(INSTRUCTIONS TO FOLLOW): Transcribe the records below exactly, from their first line through the line containing "localparam [127:0] R". Omit every line after it.

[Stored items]
This design comes from an exercise in tuning for small area, a short achievable clock period and few clock cycles per item on the open sky130 flow, not from production work. RTL that was checked went through simulation tests only; none was proved equivalent to the original.

==> inputs of v34 <==
// gcm_pipe
module gcm_pipe (
    input  wire         clk,
    input  wire         rst,
    input  wire         start,
    output wire         start_ready,
    input  wire [255:0] key,
    input  wire [9:0]   circuit,
    input  wire [63:0]  frame_count,
    input  wire         epoch,
    input  wire         link_role,
    input  wire [19:0]  len_bytes,
    input  wire         in_valid,
    output wire         in_ready,
    input  wire [127:0] in_data,
    output wire         out_valid,
    input  wire         out_ready,
    output wire [127:0] out_data,
    output wire         out_last
);
==> module ghash_mul, before the edit <==
module ghash_mul (
    input  wire         clk,
    input  wire         rst,
    input  wire         start,
    input  wire         fresh,
    input  wire [127:0] x,
    input  wire [127:0] h,
    output reg  [127:0] acc,
    output reg          busy,
    output wire         busy_n      
);
    localparam [127:0] R = {8'he1, 120'd0};
    localparam integer D = 19;
    function [127:0] mulx;
        input [127:0] v;
        mulx = (v >> 1) ^ (v[0] ? R : 128'd0);
    endfunction
    reg [113:0] xs;         
    reg [2:0]   cnt;
    wire [127:0] op = (fresh ? 128'd0 : acc) ^ x;
    wire [18:0] dig = start ? {op[13:0], 5'd0} : xs[18:0];
    reg [127:0] hk, accx, nxt;
    reg [127:0] t [0:31];
    integer k, n;
    always @(*) begin
        hk = h;
        for (k = 0; k < 32; k = k + 1)
            t[k] = 128'd0;
        for (k = 0; k < D; k = k + 1) begin
            t[k] = dig[18-k] ? hk : 128'd0;
            hk = mulx(hk);
        end
        accx = acc;
        for (k = 0; k < D; k = k + 1)
            accx = mulx(accx);
        t[D] = start ? 128'd0 : accx;
        for (n = 16; n >= 1; n = n / 2)
            for (k = 0; k < n; k = k + 1)
                t[k] = t[2*k] ^ t[2*k+1];
        nxt = t[0];
    end
    assign busy_n = !rst && (start || (busy && cnt != 3'd6));
    always @(posedge clk) begin
        if (rst) begin
            busy <= 1'b0;
            cnt  <= 3'd0;
        end else if (start) begin
            busy <= 1'b1;
            cnt  <= 3'd1;
        end else if (busy) begin
            cnt <= cnt + 3'd1;
            if (cnt == 3'd6)
                busy <= 1'b0;
        end
        if (start || busy)
            acc <= nxt;
        if (start)
            xs <= op[127:14];
        else
            xs <= xs >> D;
    end
endmodule
Context: an optimization exercise on an open-source flow, tuned for small area, a short achievable clock period and few clock cycles per item. The choices shown serve that exercise and are no tape-out recipe. In this exercise RTL edits were held to simulation tests only and were not proved equivalent to the original. Power is estimated from default activity; no workload was simulated.

<file path="flow/design.v">
module rhalo_narrow (
    input  wire        clk,
    input  wire        rst,
    input  wire        in_valid,
    output wire        in_ready,
    input  wire [31:0] in_data,
    input  wire [3:0]  cfg_src,
    input  wire [3:0]  cfg_dst,
    input  wire [1:0]  cfg_rnd,
    input  wire [7:0]  cfg_es,
    input  wire [31:0] cfg_seed,
    input  wire [63:0] cfg_index,
    output wire        out_valid,
    input  wire        out_ready,
    output wire [15:0] out_t,
    output wire [24:0] out_r,
    output wire        out_esat,
    output wire        out_last,
    output wire [4:0]  out_k,
    output wire [7:0]  out_et,
    output wire        out_esc,
    output wire        out_sat,
    output wire        out_err
);
    localparam [1:0] S_LOAD = 2'd0,
                     S_PREP = 2'd1,
                     S_EMIT = 2'd2;
    localparam [1:0] FMT_SI8  = 2'd1,
                     FMT_SI16 = 2'd2,
                     FMT_SI32 = 2'd3;
    function [5:0] needed_width;
        input [31:0] x;
        integer i;
        begin
            needed_width = 6'd1;
            for (i = 0; i < 31; i = i + 1)
                if (x[i] ^ x[31])
                    needed_width = i[5:0] + 6'd2;
        end
    endfunction
    function [31:0] lfsr_step32;
        input [31:0] s;
        integer i;
        reg [31:0] v;
        begin
            v = s;
            for (i = 0; i < 32; i = i + 1)
                v = {v[30:0], v[31] ^ v[21] ^ v[1] ^ v[0]};
            lfsr_step32 = v;
        end
    endfunction
    function [31:0] sext_elem;
        input [1:0]  fmt;
        input [31:0] d;
        begin
            case (fmt)
                FMT_SI8:  sext_elem = {{24{d[7]}}, d[7:0]};
                FMT_SI16: sext_elem = {{16{d[15]}}, d[15:0]};
                default:  sext_elem = d;
            endcase
        end
    endfunction
    reg [1:0]  state;
    reg [4:0]  cnt;
    reg [31:0] elem [0:31];
    reg [5:0]  bmax;
    reg [1:0]  src_q;
    reg [1:0]  dst_q;
    reg        rnd_q;
    reg        err_q;
    reg [7:0]  es_q;
    reg [31:0] seed_q;
    reg [63:0] index_q;
    reg [4:0]  k_q;
    reg [7:0]  et_q;
    reg        esc_q;
    reg [31:0] lfsr_q;
    reg        sat_acc;
    assign in_ready  = (state == S_LOAD);
    assign out_valid = (state == S_EMIT);
    wire in_fire  = in_valid && in_ready;
    wire out_fire = out_valid && out_ready;
    wire [1:0]  src_now = (cnt == 5'd0) ? cfg_src[1:0] : src_q;
    wire [31:0] q_in    = sext_elem(src_now, in_data);
    wire [5:0]  nw_in   = needed_width(q_in);
    wire cfg_bad = (cfg_src == 4'd0) || (cfg_src > 4'd3) ||
                   (cfg_dst == 4'd0) || (cfg_dst > 4'd3) ||
                   (cfg_dst >= cfg_src) || (cfg_rnd > 2'd1);
    always @(posedge clk) begin
        if (in_fire) begin
            elem[cnt] <= q_in;
            if (cnt == 5'd0) begin
                src_q   <= cfg_src[1:0];
                dst_q   <= cfg_dst[1:0];
                rnd_q   <= cfg_rnd[0];
                err_q   <= cfg_bad;
                es_q    <= cfg_es;
                seed_q  <= cfg_seed;
                index_q <= cfg_index;
                bmax    <= nw_in;
            end else if (nw_in > bmax) begin
                bmax    <= nw_in;
            end
        end
    end
    wire [5:0]  wt      = (dst_q == FMT_SI8) ? 6'd8 : 6'd16;
    wire [5:0]  k_need  = (bmax > wt) ? (bmax - wt) : 6'd0;
    wire signed [9:0] es_s    = {{2{es_q[7]}}, es_q};
    wire signed [9:0] es_plus = es_s + $signed({4'd0, k_need});
    wire        esc_now = (es_plus > 10'sd127);
    wire [7:0]  k_esc   = 8'd127 - es_q;
    wire [4:0]  k_now   = esc_now ? k_esc[4:0] : k_need[4:0];
    wire [31:0] hash    = index_q[31:0] * 32'h9E37_79B1;
    wire [31:0] s0_raw  = seed_q ^ hash ^ index_q[63:32];
    wire [31:0] s0      = (s0_raw == 32'd0) ? 32'd1 : s0_raw;
    wire [31:0] lfsr_next = lfsr_step32(lfsr_q);
    wire signed [31:0] q    = elem[cnt];
    wire signed [31:0] v    = q >>> k_q;
    wire        [31:0] mask = (32'd1 << k_q) - 32'd1;
    wire        [31:0] f    = q & mask;
    wire        [31:0] half = (32'd1 << k_q) >> 1;
    wire        [31:0] u    = lfsr_next & mask;
    wire up_rne  = (f > half) || ((f == half) && v[0]);
    wire up_stoc = (u < f);
    wire up      = (k_q != 5'd0) && (rnd_q ? up_stoc : up_rne);
    wire signed [32:0] vr = {v[31], v} + {32'd0, up};
    wire signed [32:0] hi = (dst_q == FMT_SI8) ? 33'sd127  : 33'sd32767;
    wire signed [32:0] lo = (dst_q == FMT_SI8) ? -33'sd128 : -33'sd32768;
    wire esat_now = (vr > hi) || (vr < lo);
    wire signed [32:0] t_sat = (vr > hi) ? hi : (vr < lo) ? lo : vr;
    wire signed [33:0] r_full = {{2{q[31]}}, q} - ({t_sat[32], t_sat} <<< k_q);
    assign out_t    = err_q ? 16'd0 : t_sat[15:0];
    assign out_r    = (err_q || esc_q) ? 25'd0 : r_full[24:0];
    assign out_esat = err_q ? 1'b0 : esat_now;
    assign out_last = (cnt == 5'd31);
    assign out_k    = err_q ? 5'd0 : k_q;
    assign out_et   = err_q ? 8'd0 : et_q;
    assign out_esc  = err_q ? 1'b0 : esc_q;
    assign out_sat  = err_q ? 1'b0 : (sat_acc | esat_now);
    assign out_err  = err_q;
    always @(posedge clk) begin
        if (rst) begin
            state   <= S_LOAD;
            cnt     <= 5'd0;
            sat_acc <= 1'b0;
        end else begin
            case (state)
                S_LOAD: begin
                    if (in_fire) begin
                        cnt <= cnt + 5'd1;
                        if (cnt == 5'd31)
                            state <= S_PREP;
                    end
                end
                S_PREP: begin
                    k_q     <= k_now;
                    et_q    <= es_q + {3'd0, k_now};
                    esc_q   <= esc_now;
                    lfsr_q  <= s0;
                    sat_acc <= 1'b0;
                    state   <= S_EMIT;
                end
                S_EMIT: begin
                    if (out_fire) begin
                        cnt     <= cnt + 5'd1;
                        lfsr_q  <= lfsr_next;
                        sat_acc <= sat_acc | esat_now;
                        if (cnt == 5'd31)
                            state <= S_LOAD;
                    end
                end
                default: state <= S_LOAD;
            endcase
        end
    end
endmodule
</file>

(RESPONSE TO THE EXERCISE):
This design comes from an exercise in tuning for small area, a short achievable clock period and few clock cycles per item on the open sky130 flow, not from production work. RTL that was checked went through simulation tests only; none was proved equivalent to the original.

==> inputs of v34 <==
// gcm_pipe
module gcm_pipe (
    input  wire         clk,
    input  wire         rst,
    input  wire         start,
    output wire         start_ready,
    input  wire [255:0] key,
    input  wire [9:0]   circuit,
    input  wire [63:0]  frame_count,
    input  wire         epoch,
    input  wire         link_role,
    input  wire [19:0]  len_bytes,
    input  wire         in_valid,
    output wire         in_ready,
    input  wire [127:0] in_data,
    output wire         out_valid,
    input  wire         out_ready,
    output wire [127:0] out_data,
    output wire         out_last
);
==> module ghash_mul, before the edit <==
module ghash_mul (
    input  wire         clk,
    input  wire         rst,
    input  wire         start,
    input  wire         fresh,
    input  wire [127:0] x,
    input  wire [127:0] h,
    output reg  [127:0] acc,
    output reg          busy,
    output wire         busy_n      
);
    localparam [127:0] R = {8'he1, 120'd0};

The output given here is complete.